In a new StackDriver window, let's search for this r00t
container logs:
resource.type="k8s_container"
resource.labels.pod_name:r00t
Wow. We can see someone was running commands from this container.
But wait, they can run docker commands? How can they talk to the docker on the host from the container? OH NO! They must have broken out of the container and by this point they're on the host!
That bitcoinero
container again must be what's causing slowness. But, they're trying to do something else.
They tried to create a pod, but failed. So, they created a Service and an Endpoint. They must be trying to open a backdoor of some sort to get back in later.
In cloud shell, let's check if those exist:
kubectl -n kube-system get svc,ep
That's one sneaky hacker, for sure. But, jokes on them, We're not using service mesh.
Let's delete that service (the endpoint will be deleted too):
kubectl -n kube-system delete svc/istio-mgmt
But, I want to know how did they get in in the first place?!?!?! The create
event authorized because of the dev:default
serviceaccount. So, what is in dev
namespace that led to someone taking over the entire host?
kubectl -n dev get pods
There is an app
, a db
, and a dashboard
. Wait a second! Could it be an exposed dashboard?
kubectl -n dev logs $(kubectl -n dev get pods -o name | grep dashboard) -c dashboard
kubectl -n dev logs $(kubectl -n dev get pods -o name | grep dashboard) -c authproxy
It is an exposed dashboard. That's how they got in. There is GET /webshell
in authproxy logs with the source IP.
We might want to revoke that serviceaccount token:
kubectl -n dev delete $(kubectl -n dev get secret -o name| grep default)
And perhaps disable the automatic mounting of serviceaccount tokens by setting automountServiceAccountToken: false
in the pod spec, if the dashboard doesn't need it.
But, how can we mitigate this further?
The attacker ran a privileged container, which they shouldn't have been able to. So, we should block that. I remember a talk at KubeCon this week about Open-Policy-Agent/Gatekeeper that gets deployed as an admission controller.
That should work because an admission controller is a piece of code that intercepts requests to the Kubernetes API server after the request is authenticated and authorized.
So, we should set two policies:
- Deny privileged containers.
- Allow only the images we expect to have in
dev
andprd
namespaces.
First, let's apply Gatekeeper itself:
kubectl apply -f https://raw.githubusercontent.com/securekubernetes/securekubernetes/master/manifests/security2.yaml
Second, let's apply the policies. If you receive an error about no matches for kind... in version ...
, this means Gatekeeper has not kicked into gear yet. Wait a few seconds then re-apply policies:
kubectl apply -f https://raw.githubusercontent.com/securekubernetes/securekubernetes/master/manifests/security2-policies.yaml
Let's see if this actually works by trying to run some containers that violate these policies.
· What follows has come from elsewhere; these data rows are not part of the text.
===== src/pkg/pwr_mgmt_pkg.sv =====
package pwr_mgmt_pkg;

  localparam int addr_w = 4;
  localparam int data_w = 8;

  // register offsets
  localparam logic [3:0] ctrl_offs = 4'h0;
  localparam logic [3:0] status_offs = 4'h1;
  localparam logic [3:0] clear_offs = 4'h2;

  // control register field positions
  localparam int mode_lsb = 0;
  localparam int bsw_irq_en_pos = 3;
  localparam int blow_irq_en_pos = 4;
  localparam int bsw_tstamp_en_pos = 5;

  // status register field positions
  localparam int bsw_flag_pos = 0;
  localparam int blow_flag_pos = 1;
  localparam int on_battery_pos = 2;
  localparam int blow_det_pos = 3;
  localparam int pfail_det_pos = 4;

  // clear register: writing one here clears the battery-switch flag
  localparam int clr_bsw_pos = 0;

  localparam logic [2:0] mode_rst = 3'h0;
  localparam logic [data_w-1:0] ctrl_rst = 8'h00;

  typedef enum logic [1:0] {
    sw_standard = 2'b00,
    sw_direct = 2'b01,
    sw_disabled = 2'b10
  } switch_mode_t;

  typedef struct packed {
    logic vdd_below_bat;
    logic vdd_below_thr;
    logic bat_below_low;
  } cmp_t;

  typedef struct packed {
    logic [addr_w-1:0] addr;
    logic [data_w-1:0] wdata;
    logic wr;
    logic rd;
  } reg_req_t;

endpackage

===== src/hw/battery_power_management_ctrl.sv =====
`timescale 1ns/1ns
// How it works
// three-bit mode field resets to 000
// mode codes pick standard, direct or disabled
// battery low detect only codes 000, 011
// extra fail detect off for 010,101,111
// codes 110/111 always select main supply
// standard: battery when below battery and threshold
// direct: battery when below battery only
// main-to-battery transition sets switch flag
// switch interrupt only when its enable set
// timestamp capture pulse when enable set
// switch flag holds until host clears or a disabled mode code (110/111) is selected
// host inputs ignored while on battery
// host outputs high-impedance while on battery
// switch flag reads zero when disabled
// battery low sets low flag when active
// battery monitoring continues on battery
// low interrupt only when its enable set
// host cannot clear the battery-low flag
// low flag self-clears when battery recovers
// comparators double-synchronised, edge-triggered flag set
// interrupt is OR of gated requests
module battery_power_management_ctrl
  import pwr_mgmt_pkg::*;
(
  input wire logic clk,
  input wire logic reset,
  input wire cmp_t cmp_in,
  input wire reg_req_t req,
  output logic [data_w-1:0] rdata,
  output logic host_out_en,
  output logic backed_supply_out,
  output logic irq,
  output logic tstamp_capture,
  output logic power_fail_det_en,
  output logic switch_thr_mon_en
);

  typedef struct packed {
    cmp_t sync1;
    cmp_t sync2;
    logic [2:0] mode;
    logic bsw_irq_en;
    logic blow_irq_en;
    logic bsw_tstamp_en;
    logic on_battery;
    logic bsw_flag;
    logic blow_flag;
    logic blow_prev;
    logic [data_w-1:0] rdata;
    logic host_out_en;
    logic irq;
    logic tstamp;
    logic pfail_en;
    logic thr_en;
  } state_t;

  state_t state_ff;
  state_t nxt_state;

  switch_mode_t sw_mode;
  logic blow_active;
  logic pfail_active;
  logic fail_cond;
  logic to_battery;
  logic blow_rise;
  logic host_ok;
  logic [data_w-1:0] rd_val;

  always_comb begin
    unique case (state_ff.mode)
      3'h0, 3'h1, 3'h2: sw_mode = sw_standard;
      3'h3, 3'h4, 3'h5: sw_mode = sw_direct;
      3'h6, 3'h7: sw_mode = sw_disabled;
    endcase
  end

  assign blow_active = (state_ff.mode == 3'h0) || (state_ff.mode == 3'h3);
  assign pfail_active = !((state_ff.mode == 3'h2) || (state_ff.mode == 3'h5)
      || (state_ff.mode == 3'h7));

  always_comb begin
    unique case (sw_mode)
      sw_standard: fail_cond = state_ff.sync2.vdd_below_bat
          && state_ff.sync2.vdd_below_thr;
      sw_direct: fail_cond = state_ff.sync2.vdd_below_bat;
      default: fail_cond = 1'b0;
    endcase
  end

  // flags set on rising edge of the synchronised condition
  assign to_battery = fail_cond && !state_ff.on_battery;
  // low comparator watched regardless of supply source
  assign blow_rise = blow_active && state_ff.sync2.bat_below_low
      && !state_ff.blow_prev;
  // on battery the host port is dead, writes and reads alike
  assign host_ok = !state_ff.on_battery;

  always_comb begin
    rd_val = '0;
    unique case (req.addr)
      ctrl_offs: begin
        rd_val[mode_lsb +: 3] = state_ff.mode;
        rd_val[bsw_irq_en_pos] = state_ff.bsw_irq_en;
        rd_val[blow_irq_en_pos] = state_ff.blow_irq_en;
        rd_val[bsw_tstamp_en_pos] = state_ff.bsw_tstamp_en;
      end
      status_offs: begin
        rd_val[bsw_flag_pos] = state_ff.bsw_flag && (sw_mode != sw_disabled);
        rd_val[blow_flag_pos] = state_ff.blow_flag;
        rd_val[on_battery_pos] = state_ff.on_battery;
        rd_val[blow_det_pos] = blow_active;
        rd_val[pfail_det_pos] = pfail_active;
      end
      default: rd_val = '0;
    endcase
  end

  always_comb begin
    nxt_state = state_ff;
    nxt_state.sync1 = cmp_in;
    nxt_state.sync2 = state_ff.sync1;
    nxt_state.on_battery = fail_cond;
    nxt_state.blow_prev = blow_active && state_ff.sync2.bat_below_low;
    nxt_state.rdata = '0;
    if (req.rd && host_ok) begin
      nxt_state.rdata = rd_val;
    end
    if (req.wr && host_ok && req.addr == ctrl_offs) begin
      nxt_state.mode = req.wdata[mode_lsb +: 3];
      nxt_state.bsw_irq_en = req.wdata[bsw_irq_en_pos];
      nxt_state.blow_irq_en = req.wdata[blow_irq_en_pos];
      nxt_state.bsw_tstamp_en = req.wdata[bsw_tstamp_en_pos];
    end
    // no write path touches the low flag
    if (req.wr && host_ok && req.addr == clear_offs && req.wdata[clr_bsw_pos]) begin
      nxt_state.bsw_flag = 1'b0;
    end
    if (sw_mode == sw_disabled) begin
      nxt_state.bsw_flag = 1'b0;
    end else if (to_battery) begin
      nxt_state.bsw_flag = 1'b1;
    end
    if (blow_rise) begin
      nxt_state.blow_flag = 1'b1;
    end else if (!state_ff.sync2.bat_below_low || !blow_active) begin
      nxt_state.blow_flag = 1'b0;
    end
    nxt_state.tstamp = to_battery && state_ff.bsw_tstamp_en;
    nxt_state.irq = (nxt_state.bsw_flag && state_ff.bsw_irq_en)
        || (nxt_state.blow_flag && state_ff.blow_irq_en);
    nxt_state.host_out_en = !fail_cond;
    nxt_state.pfail_en = pfail_active && !fail_cond;
    // direct and disabled modes may power down threshold monitoring
    nxt_state.thr_en = (sw_mode == sw_standard);
  end

  always_ff @(posedge clk) begin
    if (reset) begin
      state_ff <= '0;
      state_ff.mode <= mode_rst;
      state_ff.host_out_en <= 1'b1;
      state_ff.pfail_en <= 1'b1;
      state_ff.thr_en <= 1'b1;
    end else begin
      state_ff <= nxt_state;
    end
  end

  assign rdata = state_ff.rdata;
  assign host_out_en = state_ff.host_out_en;
  assign backed_supply_out = state_ff.on_battery;
  assign irq = state_ff.irq;
  assign tstamp_capture = state_ff.tstamp;
  assign power_fail_det_en = state_ff.pfail_en;
  assign switch_thr_mon_en = state_ff.thr_en;

endmodule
First, let's try to run privileged container:
kubectl apply -f - <<EOF
apiVersion: v1
kind: Pod
metadata:
name: nginx
labels:
app: nginx
spec:
containers:
- name: nginx
image: nginx
ports:
- containerPort: 80
securityContext:
privileged: true
EOF
We see that Kubernetes denied this request for 2 reasons (not whitelisted image and privileged), as expected.
Let's try running a non-whitelisted image:
kubectl -n dev run alpine --image=alpine --restart=Never
We see that Kubernetes rejected this request again due to image not being whitelisted/allowed, as expected.
Can we still run pods that meet/satisfy the Gatekeeper policies? Let's find out:
kubectl -n dev run ubuntu --image=ubuntu --restart=Never
Yes, looks like we can run pods that satisfy the policies and requirements we set on our cluster.
Even though we applied Falco and Gatekeeper, we should not continue to use this cluster since it has been compromised. We should create a new cluster and re-deploy our applications there once we've hardened and secured it enough.